● What this task involves
Go line by line through the listing below and copy those that hold "hreadyout".

● Data supplied
File: src/frod_consts.svh
// Overview of operation
// RULE_01: destination bit 0 writes working_accumulator, 1 writes the addressed register.
// RULE_02: bank bit 0 uses access bank, 1 uses data_page_pointer for the bank.
// RULE_03: byte and bit operations carry an 8-bit register address in the low byte.
// RULE_04: reg_to_reg_move is two words, 1100 source then 1111 destination, two cycles, no flags.
// RULE_05: bit operations use a 3-bit field picking the bit of the register.
// RULE_06: literal format carries an 8-bit immediate in the low byte.
// RULE_07: absolute_jump and call carry a 20-bit target, low byte first, 1111 second word.
// RULE_08: relative_jump has 11-bit signed offset; conditional branches an 8-bit signed offset.
// RULE_09: call carries one fast-mode bit in its first word.
// RULE_10: fast bit 1 moves context via shadow registers; 0 leaves shadows untouched.
// RULE_11: add_acc_to_reg 0010 01da, add_acc_reg_carry 0010 00da; both update all five flags.
// RULE_12: prefix 0001 is or, and, xor, complement; these update only zero and negative.
// RULE_13: compare skips use 0110 with 001a, 010a, 000a; no flags change.
// RULE_14: skip or test takes one cycle, plus a no-operation cycle when taken.
// RULE_15: a lone second word starting 1111 executes as no-operation.
// RULE_16: read-modify-write of a port register sources the pin levels, not the latch.
// RULE_17: writing timer_zero_count back to register clears its prescaler when assigned.
// RULE_18: inc and dec skip forms 0011 11da, 0010 11da, 0100 10da, 0100 11da; no flags.
// RULE_19: rotates through carry update carry, zero, negative; plain rotates update zero, negative.
// RULE_20: prefix 0101 subtracts 11da, 10da, 01da update all five arithmetic flags.
// RULE_21: multiply_acc_reg 0000 001a is single cycle, 16-bit product, no flags.
// RULE_22: bit_toggle prefix 0111, bit_test_skip_set prefix 1010; bit operations change no flags.
// RULE_23: bit clear, set and test-clear prefixes come from parameters, not guesses.
// RULE_24: bit clear, set, toggle alter only the selected bit of the register.
`ifndef FROD_CONSTS_SVH
`define FROD_CONSTS_SVH
// register byte offsets
`define FROD_CTRL_OFS 8'h00
`define FROD_PAGE_OFS 8'h04
`define FROD_TMR_OFS 8'h08
`define FROD_PLO_OFS 8'h0C
`define FROD_PHI_OFS 8'h10
`define FROD_STAT_OFS 8'h14
// control fields and reset values
`define FROD_CTRL_EN 0
`define FROD_CTRL_PSA 1
`define FROD_CTRL_RST 2'h1
`define FROD_PAGE_RST 4'h0
`define FROD_TMR_RST 12'h000
`define FROD_PLO_RST 12'hFFF
`define FROD_PHI_RST 12'h000
// status fields
`define FROD_STAT_PEND 8
`define FROD_STAT_CNT 16
// flag mask, bits C DC Z OV N from 0 upward
`define FROD_FL_ALL 5'h1F
`define FROD_FL_ZN 5'h14
`define FROD_FL_CZN 5'h15
`define FROD_FL_Z 5'h04
`define FROD_FL_NONE 5'h00
// prefixes
`define FROD_PFX_EXT 4'hF
`define FROD_PFX_MOVE 4'hC
`define FROD_PFX_TOG 4'h7
`define FROD_PFX_TSS 4'hA
`define FROD_PFX_REL 4'hD
`define FROD_PFX_CTL 4'hE
`define FROD_CALL_SEL 3'h6
`define FROD_JUMP_SEL 4'hF
`endif

File: src/frod_pkg.sv
package frod_pkg;
  typedef enum logic [5:0] {
    OP_OTHER = 6'h00, OP_NOP = 6'h01, OP_ILLEGAL = 6'h02, OP_MUL = 6'h03,
    OP_DEC = 6'h04, OP_OR = 6'h05, OP_AND = 6'h06, OP_XOR = 6'h07,
    OP_COM = 6'h08, OP_ADDC = 6'h09, OP_ADD = 6'h0A, OP_INC = 6'h0B,
    OP_DECSZ = 6'h0C, OP_RRC = 6'h0D, OP_RLC = 6'h0E, OP_SWAP = 6'h0F,
    OP_INCSZ = 6'h10, OP_RRN = 6'h11, OP_RLN = 6'h12, OP_INCSNZ = 6'h13,
    OP_DECSNZ = 6'h14, OP_MOVF = 6'h15, OP_SUBRB = 6'h16, OP_SUBAB = 6'h17,
    OP_SUBA = 6'h18, OP_CPSLT = 6'h19, OP_CPSEQ = 6'h1A, OP_CPSGT = 6'h1B,
    OP_TSTSZ = 6'h1C, OP_SETF = 6'h1D, OP_CLRF = 6'h1E, OP_NEG = 6'h1F,
    OP_MOVWF = 6'h20, OP_BTOG = 6'h21, OP_BTSS = 6'h22, OP_BCLR = 6'h23,
    OP_BSET = 6'h24, OP_BTSC = 6'h25, OP_MOVE = 6'h26, OP_REL = 6'h27,
    OP_BCOND = 6'h28, OP_CALL = 6'h29, OP_JUMP = 6'h2A
  } frod_op_t;
  typedef enum logic {
    ST_ONE = 1'b0,
    ST_TWO = 1'b1
  } frod_st_t;
endpackage : frod_pkg

File: src/frod_decoder.sv
`timescale 1ns/100ps
`include "frod_consts.svh"
module frod_decoder #(
  parameter logic [3:0] BIT_CLR_PFX = 4'h0,
  parameter logic [3:0] BIT_SET_PFX = 4'h0,
  parameter logic [3:0] BIT_TSC_PFX = 4'h0,
  parameter logic BIT_PFX_KNOWN = 1'b0,
  parameter logic [7:0] ACC_SPLIT = 8'h80,
  parameter logic [3:0] ACC_LO_PAGE = 4'h0,
  parameter logic [3:0] ACC_HI_PAGE = 4'hF
) (
  input wire logic hclk,
  input wire logic hresetn,
  input wire logic hsel,
  input wire logic [31:0] haddr,
  input wire logic [1:0] htrans,
  input wire logic hwrite,
  input wire logic [2:0] hsize,
  input wire logic [31:0] hwdata,
  input wire logic hready,
  output logic [31:0] hrdata,
  output logic hreadyout,
  output logic hresp,
  input wire logic instr_valid,
  output logic instr_ready,
  input wire logic [15:0] instr_word,
  output logic dec_valid,
  output frod_pkg::frod_op_t dec_op,
  output logic dec_dest_reg,
  output logic dec_dest_acc,
  output logic dec_bank_ptr,
  output logic [11:0] dec_addr,
  output logic [11:0] dec_src_addr,
  output logic [11:0] dec_dst_addr,
  output logic [2:0] dec_bit,
  output logic [7:0] dec_bit_mask,
  output logic [7:0] dec_literal,
  output logic [19:0] dec_target,
  output logic [10:0] dec_offset,
  output logic dec_fast,
  output logic [4:0] dec_flags,
  output logic dec_two_cycle,
  output logic dec_skip_cond,
  output logic dec_pin_source,
  output logic dec_prescale_clr
);
  import frod_pkg::*;

  // ********************************
  // register file
  // ********************************
  logic [1:0] ctrl;
  logic [3:0] data_page_pointer;
  logic [11:0] tmr_addr;
  logic [11:0] port_lo;
  logic [11:0] port_hi;
  logic [15:0] dec_count;
  frod_op_t last_op;
  frod_st_t st;
  logic [15:0] pend;
  logic wr_pend;
  logic [7:0] wr_addr;
  logic bus_go;

  assign bus_go = hsel & hready & htrans[1];
  assign hreadyout = 1'b1;
  assign hresp = 1'b0;

  always_ff @(posedge hclk or negedge hresetn) begin
    if (!hresetn) begin
      wr_pend <= 1'b0;
      wr_addr <= 8'h00;
    end else if (hready) begin
      wr_pend <= bus_go & hwrite;
      wr_addr <= haddr[7:0];
    end
  end

  always_ff @(posedge hclk or negedge hresetn) begin
    if (!hresetn) begin
      ctrl <= `FROD_CTRL_RST;
      data_page_pointer <= `FROD_PAGE_RST;
      tmr_addr <= `FROD_TMR_RST;
      port_lo <= `FROD_PLO_RST;
      port_hi <= `FROD_PHI_RST;
    end else if (wr_pend) begin
      case (wr_addr)
        `FROD_CTRL_OFS: ctrl <= hwdata[1:0];
        `FROD_PAGE_OFS: data_page_pointer <= hwdata[3:0];
        `FROD_TMR_OFS: tmr_addr <= hwdata[11:0];
        `FROD_PLO_OFS: port_lo <= hwdata[11:0];
        `FROD_PHI_OFS: port_hi <= hwdata[11:0];
        default: ;
      endcase
    end
  end

  // read data sampled in the address phase; unmapped reads as zero
  always_ff @(posedge hclk or negedge hresetn) begin
    if (!hresetn) begin
      hrdata <= 32'h0000_0000;
    end else if (bus_go & !hwrite) begin
      hrdata <= 32'h0000_0000;
      case (haddr[7:0])
        `FROD_CTRL_OFS: hrdata[1:0] <= ctrl;
        `FROD_PAGE_OFS: hrdata[3:0] <= data_page_pointer;
        `FROD_TMR_OFS: hrdata[11:0] <= tmr_addr;
        `FROD_PLO_OFS: hrdata[11:0] <= port_lo;
        `FROD_PHI_OFS: hrdata[11:0] <= port_hi;
        `FROD_STAT_OFS: begin
          hrdata[5:0] <= last_op;
          hrdata[`FROD_STAT_PEND] <= (st == ST_TWO);
          hrdata[`FROD_STAT_CNT +: 16] <= dec_count;
        end
        default: ;
      endcase
    end
  end

  // ********************************
  // word decode
  // ********************************
  logic [15:0] w;
  logic take;
  logic second_ok;
  frod_op_t op;
  logic has_d;
  logic fixed_reg;
  logic reads_f;
  logic file_op;
  logic [4:0] flags;
  logic [11:0] eff;
  logic dest_reg;

  assign instr_ready = ctrl[`FROD_CTRL_EN];
  assign take = instr_valid & instr_ready;
  // while a pair is open the first word drives the decode
  assign w = (st == ST_TWO) ? pend : instr_word;
  assign second_ok = (instr_word[15:12] == `FROD_PFX_EXT);

  always_comb begin
    op = OP_OTHER;
    case (w[15:12])
      4'h0: begin
        if (w[11:9] == 3'h1) op = OP_MUL; // RULE_21
        else if (w[11:10] == 2'h1) op = OP_DEC;
        else if (w == 16'h0000) op = OP_NOP;
      end
      4'h1, 4'h2, 4'h3, 4'h4, 4'h5: begin
        case ({w[15:12], w[11:10]})
          6'h04: op = OP_OR; // RULE_12
          6'h05: op = OP_AND;
          6'h06: op = OP_XOR;
          6'h07: op = OP_COM;
          6'h08: op = OP_ADDC; // RULE_11
          6'h09: op = OP_ADD;
          6'h0A: op = OP_INC;
          6'h0B: op = OP_DECSZ; // RULE_18
          6'h0C: op = OP_RRC; // RULE_19
          6'h0D: op = OP_RLC;
          6'h0E: op = OP_SWAP;
          6'h0F: op = OP_INCSZ;
          6'h10: op = OP_RRN;
          6'h11: op = OP_RLN;
          6'h12: op = OP_INCSNZ;
          6'h13: op = OP_DECSNZ;
          6'h14: op = OP_MOVF;
          6'h15: op = OP_SUBRB; // RULE_20
          6'h16: op = OP_SUBAB;
          6'h17: op = OP_SUBA;
          default: op = OP_OTHER;
        endcase
      end
      4'h6: begin
        case (w[11:9])
          3'h0: op = OP_CPSLT; // RULE_13
          3'h1: op = OP_CPSEQ;
          3'h2: op = OP_CPSGT;
          3'h3: op = OP_TSTSZ;
          3'h4: op = OP_SETF;
          3'h5: op = OP_CLRF;
          3'h6: op = OP_NEG;
          default: op = OP_MOVWF;
        endcase
      end
      `FROD_PFX_TOG: op = OP_BTOG; // RULE_22
      `FROD_PFX_TSS: op = OP_BTSS;
      `FROD_PFX_MOVE: op = OP_MOVE; // RULE_04
      `FROD_PFX_REL: op = w[11] ? OP_OTHER : OP_REL; // RULE_08
      `FROD_PFX_CTL: begin
        if (!w[11]) op = OP_BCOND;
        else if (w[11:9] == `FROD_CALL_SEL) op = OP_CALL;
        else if (w[11:8] == `FROD_JUMP_SEL) op = OP_JUMP;
      end
      `FROD_PFX_EXT: op = OP_NOP; // RULE_15
      default: op = OP_OTHER;
    endcase
    // unknown prefixes decode only once configured
    if (BIT_PFX_KNOWN && op == OP_OTHER) begin
      if (w[15:12] == BIT_CLR_PFX) op = OP_BCLR; // RULE_23
      else if (w[15:12] == BIT_SET_PFX) op = OP_BSET;
      else if (w[15:12] == BIT_TSC_PFX) op = OP_BTSC;
    end
    if (st == ST_TWO && !second_ok) op = OP_ILLEGAL;
  end

  always_comb begin
    flags = `FROD_FL_NONE;
    case (op)
      OP_ADD, OP_ADDC, OP_DEC, OP_INC, OP_NEG,
      OP_SUBA, OP_SUBAB, OP_SUBRB: flags = `FROD_FL_ALL; // RULE_11 RULE_20
      OP_OR, OP_AND, OP_XOR, OP_COM,
      OP_MOVF, OP_RLN, OP_RRN: flags = `FROD_FL_ZN; // RULE_12 RULE_19
      OP_RLC, OP_RRC: flags = `FROD_FL_CZN; // RULE_19
      OP_CLRF: flags = `FROD_FL_Z;
      default: flags = `FROD_FL_NONE; // RULE_13 RULE_18 RULE_21 RULE_22
    endcase
  end

  assign has_d = ((w[15:12] >= 4'h1) && (w[15:12] <= 4'h5)) || (op == OP_DEC);
  assign fixed_reg = (op inside {OP_SETF, OP_CLRF, OP_NEG, OP_MOVWF,
                                 OP_BCLR, OP_BSET, OP_BTOG}); // RULE_24
  assign file_op = !(op inside {OP_OTHER, OP_NOP, OP_ILLEGAL, OP_MOVE,
                                OP_REL, OP_BCOND, OP_CALL, OP_JUMP});
  assign reads_f = file_op && !(op inside {OP_SETF, OP_CLRF, OP_MOVWF});
  assign dest_reg = has_d ? w[9] : fixed_reg; // RULE_01

  // access bank splits low half to one page and high half to another
  always_comb begin
    if (w[8]) eff = {data_page_pointer, w[7:0]}; // RULE_02
    else if (w[7:0] < ACC_SPLIT) eff = {ACC_LO_PAGE, w[7:0]};
    else eff = {ACC_HI_PAGE, w[7:0]};
  end

  // ********************************
  // sequencing and output stage
  // ********************************
  logic pair_first;
  logic emit;

  assign pair_first = (st == ST_ONE) &&
                      (op == OP_MOVE || op == OP_CALL || op == OP_JUMP); // RULE_04 RULE_07
  assign emit = take && !pair_first;

  always_ff @(posedge hclk or negedge hresetn) begin
    if (!hresetn) begin
      st <= ST_ONE;
      pend <= 16'h0000;
    end else if (take) begin
      case (st)
        ST_ONE: begin
          if (pair_first) begin
            st <= ST_TWO;
            pend <= instr_word;
          end
        end
        ST_TWO: st <= ST_ONE;
        default: st <= ST_ONE;
      endcase
    end
  end

  always_ff @(posedge hclk or negedge hresetn) begin
    if (!hresetn) begin
      dec_valid <= 1'b0;
    end else begin
      dec_valid <= emit;
    end
  end

  // ********************************
  // per-op classes
  // ********************************
  logic bit_op;
  logic skip_op;
  logic fixed_two;
  logic [7:0] bit_sel;

  assign bit_op = (op inside {OP_BCLR, OP_BSET, OP_BTOG, OP_BTSS, OP_BTSC});
  // the core adds the no-operation cycle; only the condition is flagged here
  assign skip_op = (op inside {OP_CPSLT, OP_CPSEQ, OP_CPSGT, OP_TSTSZ, OP_INCSZ,
                               OP_DECSZ, OP_INCSNZ, OP_DECSNZ, OP_BTSS, OP_BTSC,
                               OP_BCOND}); // RULE_14
  assign fixed_two = (op inside {OP_MOVE, OP_CALL, OP_JUMP, OP_REL}); // RULE_04 RULE_14

  // one lane per bit, so the mask needs no shifter
  for (genvar gi = 0; gi < 8; gi++) begin : g_bit_sel
    assign bit_sel[gi] = bit_op && (w[11:9] == 3'(gi)); // RULE_24
  end

  // ********************************
  // decoded outputs, one block per concern
  // ********************************
  always_ff @(posedge hclk or negedge hresetn) begin
    if (!hresetn) begin
      dec_op <= OP_NOP;
      dec_flags <= `FROD_FL_NONE;
      dec_skip_cond <= 1'b0;
      dec_two_cycle <= 1'b0;
    end else if (emit) begin
      dec_op <= op;
      dec_flags <= flags;
      dec_skip_cond <= skip_op; // RULE_14
      dec_two_cycle <= fixed_two; // RULE_04 RULE_14
    end
  end

  // destination and effective address
  always_ff @(posedge hclk or negedge hresetn) begin
    if (!hresetn) begin
      dec_dest_reg <= 1'b0;
      dec_dest_acc <= 1'b0;
      dec_bank_ptr <= 1'b0;
      dec_addr <= 12'h000;
    end else if (emit) begin
      dec_dest_reg <= file_op && dest_reg; // RULE_01
      dec_dest_acc <= has_d && !w[9]; // RULE_01
      dec_bank_ptr <= file_op && w[8]; // RULE_02
      dec_addr <= eff; // RULE_03
    end
  end

  // operand fields, passed through whatever the op; the offset is the sign-extended low byte unless relative_jump; the bit mask stays zero unless a bit op
  always_ff @(posedge hclk or negedge hresetn) begin
    if (!hresetn) begin
      dec_bit <= 3'h0;
      dec_bit_mask <= 8'h00;
      dec_literal <= 8'h00;
      dec_offset <= 11'h000;
    end else if (emit) begin
      dec_bit <= w[11:9]; // RULE_05
      dec_bit_mask <= bit_sel; // RULE_24
      dec_literal <= w[7:0]; // RULE_06
      dec_offset <= (op == OP_REL) ? w[10:0] : {{3{w[7]}}, w[7:0]}; // RULE_08
    end
  end

  // side effects on ports and the timer; both windows are set by software
  always_ff @(posedge hclk or negedge hresetn) begin
    if (!hresetn) begin
      dec_pin_source <= 1'b0;
      dec_prescale_clr <= 1'b0;
    end else if (emit) begin
      dec_pin_source <= file_op && reads_f && dest_reg &&
                        (eff >= port_lo) && (eff <= port_hi); // RULE_16
      dec_prescale_clr <= file_op && dest_reg && (eff == tmr_addr) &&
                          ctrl[`FROD_CTRL_PSA]; // RULE_17
    end
  end

  // pair fields: first word in pend, second word on the bus now
  always_ff @(posedge hclk or negedge hresetn) begin
    if (!hresetn) begin
      dec_src_addr <= 12'h000;
      dec_dst_addr <= 12'h000;
      dec_target <= 20'h00000;
      dec_fast <= 1'b0;
    end else if (emit) begin
      dec_src_addr <= (st == ST_TWO) ? pend[11:0] : 12'h000; // RULE_04
      dec_dst_addr <= (st == ST_TWO) ? instr_word[11:0] : 12'h000;
      dec_target <= (st == ST_TWO) ? {instr_word[11:0], pend[7:0]} : 20'h00000; // RULE_07
      dec_fast <= (op == OP_CALL) && w[8]; // RULE_09 RULE_10
    end
  end

  always_ff @(posedge hclk or negedge hresetn) begin
    if (!hresetn) begin
      dec_count <= 16'h0000;
      last_op <= OP_NOP;
    end else if (emit) begin
      dec_count <= dec_count + 16'h0001;
      last_op <= op;
    end
  end
endmodule : frod_decoder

● Result of this task
  output logic hreadyout,
  assign hreadyout = 1'b1;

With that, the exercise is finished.